En las redes farmaceúticas de La Paz no existe ivermectina a la venta —este medio constató en Bolivia, Farmacorp y Mi Farma—. Sin embargo, el medicamento se oferta a través de páginas de Facebook.

Por ejemplo, en la página de Facebook llamada Clasificados Facebook Bolivia se ofrece la entrega a domicilio del fármaco, a un precio de Bs 350. “Frasco sellado y garantizado”, reza la publicación que adjunta una foto.
Peligros de adulteración
Si bien no hay trabas en la importación de ivermectina, comprarlo de fuentes dudosas al igual que con cualquier fármaco, es un riesgo para la salud. “¿Quién le garantiza que le están vendiendo lo que ofrecen?”, cuestiona la farmaceútica Ángela Aguirre, de la farmacia Fray Vicente Vernero. “Ha visto lo fácil que es adulterar unas tabletas ¡hasta sueros han hecho!”, dice refiriéndose a la red internacional de falsificadores de medicamentos descubierta en abril de 2019 en La Paz.
Según la Ley del Medicamento, solo las oficinas de farmacia y los farmacéuticos están autorizados para vender y dispensar medicinas. Ante cualquier reclamo el consumidor puede acudir a la importadora con su factura, explica Aguirre, pero “en el caso de comprarlo de Facebook, ya no hay a quién pedir cuentas”.
Pero más allá de eso, el registro sanitario que el Servicio Departamental de Salud (Sedes) exige a estos comercios garantiza que el laboratorio ha inscrito el producto en el Ministerio de Salud y que se han realizado pruebas que aseguren los componentes del producto. «Si dice 500 mg, que tenga esa cantidad y si ha sido conservado de manera correcta en los almacenes tanto del laboratorio como de la farmacia».

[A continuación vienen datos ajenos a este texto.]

## src/rtl/count_seq_pkg.sv

```systemverilog
// Shared types and successor helpers for the 5-bit up/down wrap counter stream.
package count_seq_pkg;

    localparam int unsigned DEF_WIDTH   = 5;
    localparam int unsigned DEF_MAX_VAL = 30;

    typedef enum logic [1:0] {IDLE, ACQUIRE, LOCKED} state_t;

    function automatic int unsigned up_succ(input int unsigned v, input int unsigned max_val);
        return (v == max_val) ? 32'd0 : v + 32'd1;
    endfunction

    function automatic int unsigned dn_succ(input int unsigned v, input int unsigned max_val);
        return (v == 32'd0) ? max_val : v - 32'd1;
    endfunction

endpackage

```

## src/rtl/count_step_calc.sv

```systemverilog
// Classifies a sample against the previous one: up step, down step, and range legality.
module count_step_calc
    import count_seq_pkg::*;
#(
    parameter int unsigned WIDTH   = DEF_WIDTH,
    parameter int unsigned MAX_VAL = DEF_MAX_VAL
) (
    input  logic [WIDTH-1:0] prev,
    input  logic [WIDTH-1:0] sample,
    output logic             is_up,
    output logic             is_dn,
    output logic             in_range
);

    always_comb begin
        is_up    = (32'(sample) == up_succ(32'(prev), MAX_VAL));
        is_dn    = (32'(sample) == dn_succ(32'(prev), MAX_VAL));
        in_range = (32'(sample) <= MAX_VAL);
    end

endmodule

```

## config.mk

```make
export PLATFORM = sky130hd
export DESIGN_NAME = count_step_calc
export DESIGN_NICKNAME = d
export VERILOG_FILES = /design/src/rtl/count_seq_pkg.sv /design/src/rtl/count_step_calc.sv
export SDC_FILE = /design/constraint.sdc
export NUM_CORES = 1
export LEC_CHECK = 0
export CAP_MARGIN = 30
export CORE_AREA = 4 4 41 43
export DETAILED_ROUTE_END_ITERATION = 6
export DIE_AREA = 0 0 45 47
export PLACE_DENSITY = 0.57
export SYNTH_ARGS = -nofsm -noshare
export SYNTH_HDL_FRONTEND = slang
export SYNTH_SLANG_ARGS = --single-unit
```

## constraint.sdc

```tcl
create_clock -name vclk -period 4.5
set_clock_uncertainty 0.2 [all_clocks]
set_input_delay 0.9 -clock vclk [all_inputs]
set_output_delay 0.9 -clock vclk [all_outputs]
set_load 0.05 [all_outputs]
```

==> out/metrics.cfg <==
[sta]
setup_slack_ns = 0.438
hold_viol = 0
max-slew-margin-rel = 0.650
maxSlewViolCount = 0
layout_min_cycle_time_ns = 4.06
fin_crit_sh = 0.903
rsz0062_at_grt = no
tightest_slew_ns = 0.523
setup-violations-final = 0
fin_setup_tns_ns = 0
fmax_mhz = 246

[final_layout]
final_net_count = 79
instances_no_fill = 79
area_delta_synth_final_pct = 29.6
fillCellCount = 141
most-common-layout-cells = 11 x xnor2_1, 11 x clkdlybuf4s50_1, 4 x nor2_1, 4 x a21oi_1
register_area_um2 = 0
numSequentialCells = 0
design_area_um2 = 569
clock_buffers = 0
antenna-diode-count = 0
utilization = 0.438
drive_gt1_frac = 0.125
multi_input_area_um2 = 393

[power_and_ir_drop]
leakage_nw = 0.201
seqPwrFrac = 0
power.switching_mw = 0.0282
internal-power_mw = 0.0282
cellPowerDensity_nw_per_um2 = 99.1
power_frac_comb = 1.000
swShare = 0.501
p_clk_frac = 0
vdd_ir_drop_max_v = 0.0000413

[logic_synthesis]
synth_nets = 68
ys_types = 28
synth_cells = 55
syn_area_um2 = 439
synth_area_per_cell_um2 = 7.98
ys_seq_area_frac = 0
ys_warn_count = 0

[global_routing]
first_global_vias = 353
overflow = 0
antenna_found_initial = 0
use_met1 = 0.138
track_usage = 0.0930
met3_usage = 0
grt.busiest_layer = met2
grt_max_degree = 14
grt_use_met2 = 0.161
grt_first_pass_wirelength_mm = 1.56

[worst_hold_path]
holdCritPathClass = primary input to output pin
min_from = sample[4]

[critical_path]
start_kind = primary input
required_ns = 3.40
end_kind = output pin
cp_data_arrival_time_ns = 2.96
crit_type = primary input to output pin
cp_max_fo = 9
cp-startpoint = prev[0]

[placed_design]
pre_cts_ws_ns = 0.444
place_congestion = 0.749
dp_hpwl_um = 760
dp.cells = 79
io_buffers = 13
dpl-instance-area_um2 = 569

[clock_network]
cts_setup_buffers = 0
cts-resized-gates = 0
hold_buffers = 0

[floorplanning]
fp.dieW_um = 45
rows = 13
io_pins = 13
die_h_um = 47
dieArea_um2 = 2120
coreArea_um2 = 1300
floorplan.initialDensity = 0.337

[drt]
wl_per_cell_um = 12.3
drc = 0
drtPass1Iterations = 4
avgViaCountPerCell = 5.34
drtAntennaViolNets = 0
dr.first_iter.drc_count = 3
vias = 422
drt-total-wl_um = 972

[status]
status = finished clean

[flow_run]
cap_violations = 0

worst max-delay path: stages:
cell	delay [ns]
clkdlybuf4s50_1	0.65
inv_1	0.13
ha_1	0.31
nand4_2	0.14
and3_2	0.19
o32ai_1	0.09
nor4_2	0.36
buf_12	0.18
per-stage QoR:
stage                     hold slack (ns)  power (mW)
after floorplan                      1.83      0.0388
after detailed placement             2.50      0.0564
after global placement               2.49      0.0566
after global routing                 2.56      0.0615
final                                2.49      0.0564
after CTS                            2.51      0.0567
final cells by class:
class,instances,area share
inverter,2,0.0132
multi-input combinational,49,0.690
tap,15,0.0330
timing repair buffer,13,0.264
power groups by stage:
stage | combinational [mW] | clock [mW] | sequential [mW]
final | 0.0564 | 0 | 0
after global routing | 0.0615 | 0 | 0
after CTS | 0.0567 | 0 | 0
after detailed placement | 0.0564 | 0 | 0
after global placement | 0.0566 | 0 | 0
after floorplan | 0.0388 | 0 | 0
worst paths after layout:
check	endpoint	slack, ns	depth (start not counted)
worst min-delay path	is_up	2.49	4
worst max-delay path	is_up	0.44	8
cell usage after synthesis (all sizes together):
library cell | instances | area [um^2]
xnor2 | 11 | 96.3
a31oi | 1 | 6.26
nor2 | 4 | 15.0
nor3 | 1 | 5.00
and4b | 2 | 20.0
nor2b | 3 | 18.8
nor4b | 2 | 23.8
nand3 | 2 | 10.0
a211oi | 2 | 15.0
and3 | 2 | 13.8
nor4 | 2 | 18.8
o211ai | 1 | 21.3
a22oi | 1 | 7.51
o32ai | 1 | 8.76
buf | 4 | 38.8
nand2 | 1 | 3.75
nand4 | 1 | 12.5
o311a | 1 | 10.0
ha | 3 | 37.5
nor3b | 1 | 7.51
inv | 2 | 7.51
a21oi | 5 | 28.8
nand2b | 2 | 12.5
cell families (layout without fill, tap and decap cells):
kind of cell             Yosys count  in the layout  share of synthesized area
AND/OR/NAND/NOR                   23             23                      0.368
AO/OA/AOI/OAI                     12             12                      0.222
XOR/XNOR                          11             11                      0.219
buffers and inverters              6             15                      0.105
adder cells (fa/ha/maj)            3              3                     0.0855
metal layers:
layer  vias up  routed length [um]
li1        221                   -
met1       190                 464
met2        11                 457
met3         0                  50
met4         0                   0
met5         -                   0
No activity file was read; power rests on OpenSTA's default activity.
File: src/rtl/bm_dag2_demod.sv
// Keyed-XOR symbol demodulator with parity check and an output FIFO.
//
// A sync symbol loads the descrambling key and locks the block. While locked,
// each data symbol is unmasked with the current key, checked against its
// even-parity bit, queued as {data, err}, and the key steps by one. Three
// parity errors in a row drop lock until the next sync symbol arrives.
//
// Ports:
//   clock, reset          single clock, synchronous active-high reset
//   in_valid/in_ready     input handshake for sym_in/par_in/sync_in
//   sym_in                masked symbol, or the new key when sync_in=1
//   par_in                even-parity bit of the unmasked data
//   sync_in               key-load marker
//   out_valid/out_ready   output handshake for out_data/out_err (FIFO head)
//   out_data, out_err     decoded data and its parity-mismatch flag
//   locked                high while in the locked state
//   err_count             saturating parity-error count
module bm_dag2_demod #(
  parameter int unsigned BITS  = 2,
  parameter int unsigned DEPTH = 4
) (
  input  logic            clock,
  input  logic            reset,
  input  logic            in_valid,
  output logic            in_ready,
  input  logic [BITS-1:0] sym_in,
  input  logic            par_in,
  input  logic            sync_in,
  output logic            out_valid,
  input  logic            out_ready,
  output logic [BITS-1:0] out_data,
  output logic            out_err,
  output logic            locked,
  output logic [3:0]      err_count
);

  localparam int unsigned PtrW = (DEPTH > 1) ? $clog2(DEPTH) : 1;
  localparam int unsigned CntW = PtrW + 1;
  localparam int unsigned EntW = BITS + 1;

  typedef enum logic [0:0] {StUnsync, StLocked} state_e;

  state_e              state_q, state_d;
  logic [BITS-1:0]     key_q, key_d;
  logic [1:0]          consec_q, consec_d;
  logic [3:0]          err_cnt_q, err_cnt_d;
  logic [PtrW-1:0]     wr_ptr_q, wr_ptr_d;
  logic [PtrW-1:0]     rd_ptr_q, rd_ptr_d;
  logic [CntW-1:0]     count_q, count_d;
  logic [EntW-1:0]     mem_q [DEPTH];

  logic            full;
  logic            accept;
  logic            push;
  logic            pop;
  logic [BITS-1:0] dec_data;
  logic            dec_err;

  // Full blocks writes even when a read happens in the same cycle.
  assign full      = (count_q == CntW'(DEPTH));
  assign in_ready  = ~full & ~reset;
  assign accept    = in_valid & in_ready;
  assign out_valid = (count_q != '0);
  assign pop       = out_valid & out_ready;

  assign dec_data  = sym_in ^ key_q;
  assign dec_err   = (^dec_data) != par_in;

  assign out_data  = mem_q[rd_ptr_q][EntW-1:1];
  assign out_err   = mem_q[rd_ptr_q][0];
  assign locked    = (state_q == StLocked);
  assign err_count = err_cnt_q;

  always_comb begin
    state_d   = state_q;
    key_d     = key_q;
    consec_d  = consec_q;
    err_cnt_d = err_cnt_q;
    push      = 1'b0;

    if (accept) begin
      if (sync_in) begin
        key_d    = sym_in;
        consec_d = '0;
        state_d  = StLocked;
      end else if (state_q == StLocked) begin
        push  = 1'b1;
        key_d = key_q + BITS'(1);
        if (dec_err) begin
          if (err_cnt_q != 4'd15) begin
            err_cnt_d = err_cnt_q + 4'd1;
          end
          consec_d = consec_q + 2'd1;
          // Third error in a row: entry is still queued, but lock is lost.
          if (consec_q == 2'd2) begin
            state_d = StUnsync;
          end
        end else begin
          consec_d = '0;
        end
      end
      // Data symbols while unsynchronised are silently dropped.
    end
  end

  always_comb begin
    wr_ptr_d = wr_ptr_q;
    rd_ptr_d = rd_ptr_q;
    count_d  = count_q;
    if (push) begin
      wr_ptr_d = wr_ptr_q + PtrW'(1);
    end
    if (pop) begin
      rd_ptr_d = rd_ptr_q + PtrW'(1);
    end
    unique case ({push, pop})
      2'b10:   count_d = count_q + CntW'(1);
      2'b01:   count_d = count_q - CntW'(1);
      default: count_d = count_q;
    endcase
  end

  always_ff @(posedge clock) begin
    if (reset) begin
      state_q   <= StUnsync;
      key_q     <= '0;
      consec_q  <= '0;
      err_cnt_q <= '0;
      wr_ptr_q  <= '0;
      rd_ptr_q  <= '0;
      count_q   <= '0;
    end else begin
      state_q   <= state_d;
      key_q     <= key_d;
      consec_q  <= consec_d;
      err_cnt_q <= err_cnt_d;
      wr_ptr_q  <= wr_ptr_d;
      rd_ptr_q  <= rd_ptr_d;
      count_q   <= count_d;
    end
  end

  // Storage needs no reset: entries are only visible when count_q says so.
  always_ff @(posedge clock) begin
    if (push) begin
      mem_q[wr_ptr_q] <= {dec_data, dec_err};
    end
  end

endmodule
===== config.mk =====
export PLATFORM = sky130hd
export DESIGN_NAME = mul_pipe_unit
export DESIGN_NICKNAME = d
export VERILOG_FILES = /design/src/rtl/mul_pipe_unit.sv
export SDC_FILE = /design/constraint.sdc
export NUM_CORES = 1
export LEC_CHECK = 0
export BUFFER_PORTS_ARGS = -buffer_cell sky130_fd_sc_hd__buf_2
export CORE_UTILIZATION = 30
export DETAILED_ROUTE_END_ITERATION = 16
export PLACE_DENSITY = 0.45
export SLEW_MARGIN = 30
export SYNTH_ARGS = -nofsm -noshare
export SYNTH_HDL_FRONTEND = slang
export SYNTH_SLANG_ARGS = --single-unit
export TNS_END_PERCENT = 20

===== constraint.sdc =====
create_clock -name clk -period 2.6 [get_ports clk]
set_clock_uncertainty 0.15 [all_clocks]
set_input_delay 0.52 -clock clk [delete_from_list [all_inputs] [get_ports clk]]
set_output_delay 0.52 -clock clk [all_outputs]
set_load 0.1 [all_outputs]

La automedicación se desaconseja
El jefe nacional de Epidemiología del Ministerio de Salud de Bolivia, Virgilio Prieto, remarcó el miércoles que la ivermectina “no es un medicamento que tiene acción preventiva y su prescripción debe estar absolutamente regida por algún profesional médico que, además, tiene que tener el consentimiento informado del paciente”.
“Eso es muy importante, que pueda ser regulado por los colegas médicos. No se puede dar a cualquier paciente, hay que valorar su situación de salud; que no tenga enfermada de base, que no tenga afecciones cardiacas, que no tenga afecciones renales hepáticas, etc.”, añadió.
El director del Sedes de La Paz, René Sahonero, explicó que “es un medicamento prácticamente experimental, no es vacuna, no va a prevenir la enfermedad”.
“No hay un estudio completo, hay que ver qué efectos colaterales y qué contraindicaciones tiene. Si se usa indiscriminadamente puede llevar a complicaciones e incluso puede afectar su vida”, aseguró el jueves Sahonero en una entrevista en la red RTP .
Por su lado, Fernando Romero, secretario ejecutivo del Sindicato de Ramas Médicas de Salud Pública (Sirmes), también advirtió sobre posibles problemas neurológicos.
“Se ha demostrado que la ivermectina tiene acción para el coronavirus, a dosis muy altas para curar un paciente hay que dar más medicamento de lo que se da a un animal y este medicamento causa mucha lesión neurológica”, dijo.